Saved data entries
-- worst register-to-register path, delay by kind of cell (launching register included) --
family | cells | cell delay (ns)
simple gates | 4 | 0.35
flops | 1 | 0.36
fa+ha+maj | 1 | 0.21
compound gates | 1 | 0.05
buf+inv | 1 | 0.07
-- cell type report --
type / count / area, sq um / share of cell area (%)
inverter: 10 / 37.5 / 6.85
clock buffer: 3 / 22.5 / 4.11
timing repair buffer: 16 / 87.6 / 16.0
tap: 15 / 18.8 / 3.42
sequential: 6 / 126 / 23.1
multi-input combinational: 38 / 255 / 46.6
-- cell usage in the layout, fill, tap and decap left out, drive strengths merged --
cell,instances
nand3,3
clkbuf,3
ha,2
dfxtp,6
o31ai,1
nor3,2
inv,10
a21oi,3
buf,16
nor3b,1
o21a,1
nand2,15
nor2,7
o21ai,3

AIM OF THE EXERCISE
From the line holding "flops | 1 | 0.36" to the last line of the data above, copy every line exactly and include nothing more.

ANSWER BOX
flops | 1 | 0.36
fa+ha+maj | 1 | 0.21
compound gates | 1 | 0.05
buf+inv | 1 | 0.07
-- cell type report --
type / count / area, sq um / share of cell area (%)
inverter: 10 / 37.5 / 6.85
clock buffer: 3 / 22.5 / 4.11
timing repair buffer: 16 / 87.6 / 16.0
tap: 15 / 18.8 / 3.42
sequential: 6 / 126 / 23.1
multi-input combinational: 38 / 255 / 46.6
-- cell usage in the layout, fill, tap and decap left out, drive strengths merged --
cell,instances
nand3,3
clkbuf,3
ha,2
dfxtp,6
o31ai,1
nor3,2
inv,10
a21oi,3
buf,16
nor3b,1
o21a,1
nand2,15
nor2,7
o21ai,3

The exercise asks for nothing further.